Prior to this addition to the virtual law library, there was a gap in listed compilations between the 1858 Scates’ Compilation [1845—1858] and Gross’ Compilation in 1868 [1845—1868].

Following the book list below, I will give a brief example of using the set to locate a law.

1865
Samuel H. Treat, Walter B. Scates and Robert S. Blackwell, comp. The Statutes of Illinois, Embracing All of the General Laws of the State, Complete to 1865, With Marginal Notes, Showing the Contents of Each Section, and a Reference to the Decisions of the Supreme Court Upon the Construction of Each Statute. In Three Volumes. Volume I. Chicago, Illinois: E. B. Myers & Chandler, 1866. [From Revised Statutes 1845 to 1865]

1865
Samuel H. Treat, Walter B. Scates and Robert S. Blackwell, comp. The Statutes of Illinois, Embracing All of the General Laws of the State, Complete to 1865, with Marginal Notes, Showing the Contents of Each Section, and a Reference to the Decisions of the Supreme Court Upon the Construction of Each Statute. In Three Volumes. Volume 2. Chicago, Illinois: E. B. Myers & Chandler, 1866. pp. 721—1464. [From Revised Statutes 1845 to 1865]

1865
Samuel H. Treat, Walter B. Scates and Robert S. Blackwell, comp. The Statutes of Illinois Volume III. Embracing All of the General Laws of the State, Passed by the General Assembly from 1859 to 1865, Inclusive, With a Complete Index. Chicago, Illinois: E. B. Myers & Chandler, 1866. Each session is separate in the volume and each volume is indexed. The index in back is consolidated. [1859 through 1865]

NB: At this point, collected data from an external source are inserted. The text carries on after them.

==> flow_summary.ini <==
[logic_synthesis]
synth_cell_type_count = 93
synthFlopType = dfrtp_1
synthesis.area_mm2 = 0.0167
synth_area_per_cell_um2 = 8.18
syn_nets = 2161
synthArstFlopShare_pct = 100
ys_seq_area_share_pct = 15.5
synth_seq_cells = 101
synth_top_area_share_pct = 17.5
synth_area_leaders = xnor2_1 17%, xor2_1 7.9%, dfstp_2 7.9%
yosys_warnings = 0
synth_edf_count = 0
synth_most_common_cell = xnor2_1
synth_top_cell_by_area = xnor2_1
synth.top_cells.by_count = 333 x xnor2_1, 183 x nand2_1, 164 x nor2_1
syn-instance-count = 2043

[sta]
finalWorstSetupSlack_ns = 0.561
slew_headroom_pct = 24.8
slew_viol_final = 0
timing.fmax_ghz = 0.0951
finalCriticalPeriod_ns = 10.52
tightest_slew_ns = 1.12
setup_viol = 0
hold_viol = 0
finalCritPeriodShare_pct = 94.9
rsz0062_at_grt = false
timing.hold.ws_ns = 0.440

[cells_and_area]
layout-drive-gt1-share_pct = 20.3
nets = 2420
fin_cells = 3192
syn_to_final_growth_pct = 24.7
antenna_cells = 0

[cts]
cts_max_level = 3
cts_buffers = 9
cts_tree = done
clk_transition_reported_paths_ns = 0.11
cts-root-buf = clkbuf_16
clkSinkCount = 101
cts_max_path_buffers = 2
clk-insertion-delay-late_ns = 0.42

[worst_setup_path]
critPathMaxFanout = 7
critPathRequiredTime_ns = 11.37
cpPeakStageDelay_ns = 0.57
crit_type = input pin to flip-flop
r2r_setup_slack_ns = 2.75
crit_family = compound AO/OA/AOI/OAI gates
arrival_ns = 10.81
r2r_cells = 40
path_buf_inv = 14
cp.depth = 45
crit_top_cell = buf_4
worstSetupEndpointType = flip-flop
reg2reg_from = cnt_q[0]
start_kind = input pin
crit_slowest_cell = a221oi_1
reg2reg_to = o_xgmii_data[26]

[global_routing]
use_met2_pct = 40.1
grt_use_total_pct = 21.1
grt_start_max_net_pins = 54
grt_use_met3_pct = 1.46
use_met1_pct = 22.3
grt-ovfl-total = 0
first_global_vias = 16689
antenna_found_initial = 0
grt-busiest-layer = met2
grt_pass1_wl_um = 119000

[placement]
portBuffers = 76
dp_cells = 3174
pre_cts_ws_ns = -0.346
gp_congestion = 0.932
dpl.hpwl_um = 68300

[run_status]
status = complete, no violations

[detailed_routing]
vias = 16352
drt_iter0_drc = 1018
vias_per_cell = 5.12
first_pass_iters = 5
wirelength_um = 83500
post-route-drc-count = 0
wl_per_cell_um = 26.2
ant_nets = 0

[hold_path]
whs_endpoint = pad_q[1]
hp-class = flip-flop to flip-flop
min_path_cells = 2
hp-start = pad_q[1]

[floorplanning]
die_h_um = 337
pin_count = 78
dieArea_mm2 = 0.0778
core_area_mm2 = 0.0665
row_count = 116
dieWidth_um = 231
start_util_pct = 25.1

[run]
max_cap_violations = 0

Let’s say you wanted to look for the law in place in this time frame that dealt with divorce causes. We will check Volume I to see what it covers.

To follow along, open the virtual law library, check the grid for 1865, and find Volume I of The Statutes of Illinois, Embracing All of the General Laws of the State, Complete to 1865, With Marginal Notes, Showing the Contents of Each Section, and a Reference to the Decisions of the Supreme Court Upon the Construction of Each Statute. Open the book.

Part I contains organic laws. They precede the laws created by the state. It includes laws from places that controlled that area that later became Illinois, such as Virginia, and Indiana and Illinois territories. Part III is an appendix. Part II of the volume has the statutes, and that is the section that we need.

Our topic is divorce causes. Go to “Part II, Statutes of Illinois.” Head to “XI. Chancery Code” in the table of contents. Click on “6. Divorce Causes ….. 150.”

Divorce Causes image

Samuel H. Treat, Walter B. Scates and Robert S. Blackwell, comp., The Statutes of Illinois, Embracing All of the General Laws of the State, Complete to 1865, With Marginal Notes, Showing the Contents of Each Section, and a Reference to the Decisions of the Supreme Court Upon the Construction of Each Statute, Volume I (Chicago, Illinois: E. B. Myers & Chandler, 1866); digital image, Google Books (http://books.google.com : accessed 24 November 2014).

The book takes you to the pages covering divorce and divorce causes.

divorces image

Samuel H. Treat, Walter B. Scates and Robert S. Blackwell, comp., The Statutes of Illinois, Embracing All of the General Laws of the State, Complete to 1865, With Marginal Notes, Showing the Contents of Each Section, and a Reference to the Decisions of the Supreme Court Upon the Construction of Each Statute, Volume I (Chicago, Illinois: E. B. Myers & Chandler, 1866), 150; digital image, Google Books (http://books.google.com : accessed 24 November 2014).

The allowed causes are listed, and the notation in square brackets at the top indicates where the law was found in the 1845 Revised Statutes. The notes along the side summarize the causes and list other publications containing relevant portions of the divorce statute. Check them out in the virtual law library to see if they add to your research.

Historic research in statutory law is made easier with compilations like these. Use them to locate laws by topic, making sure to check the appropriate time frame and location for your research question.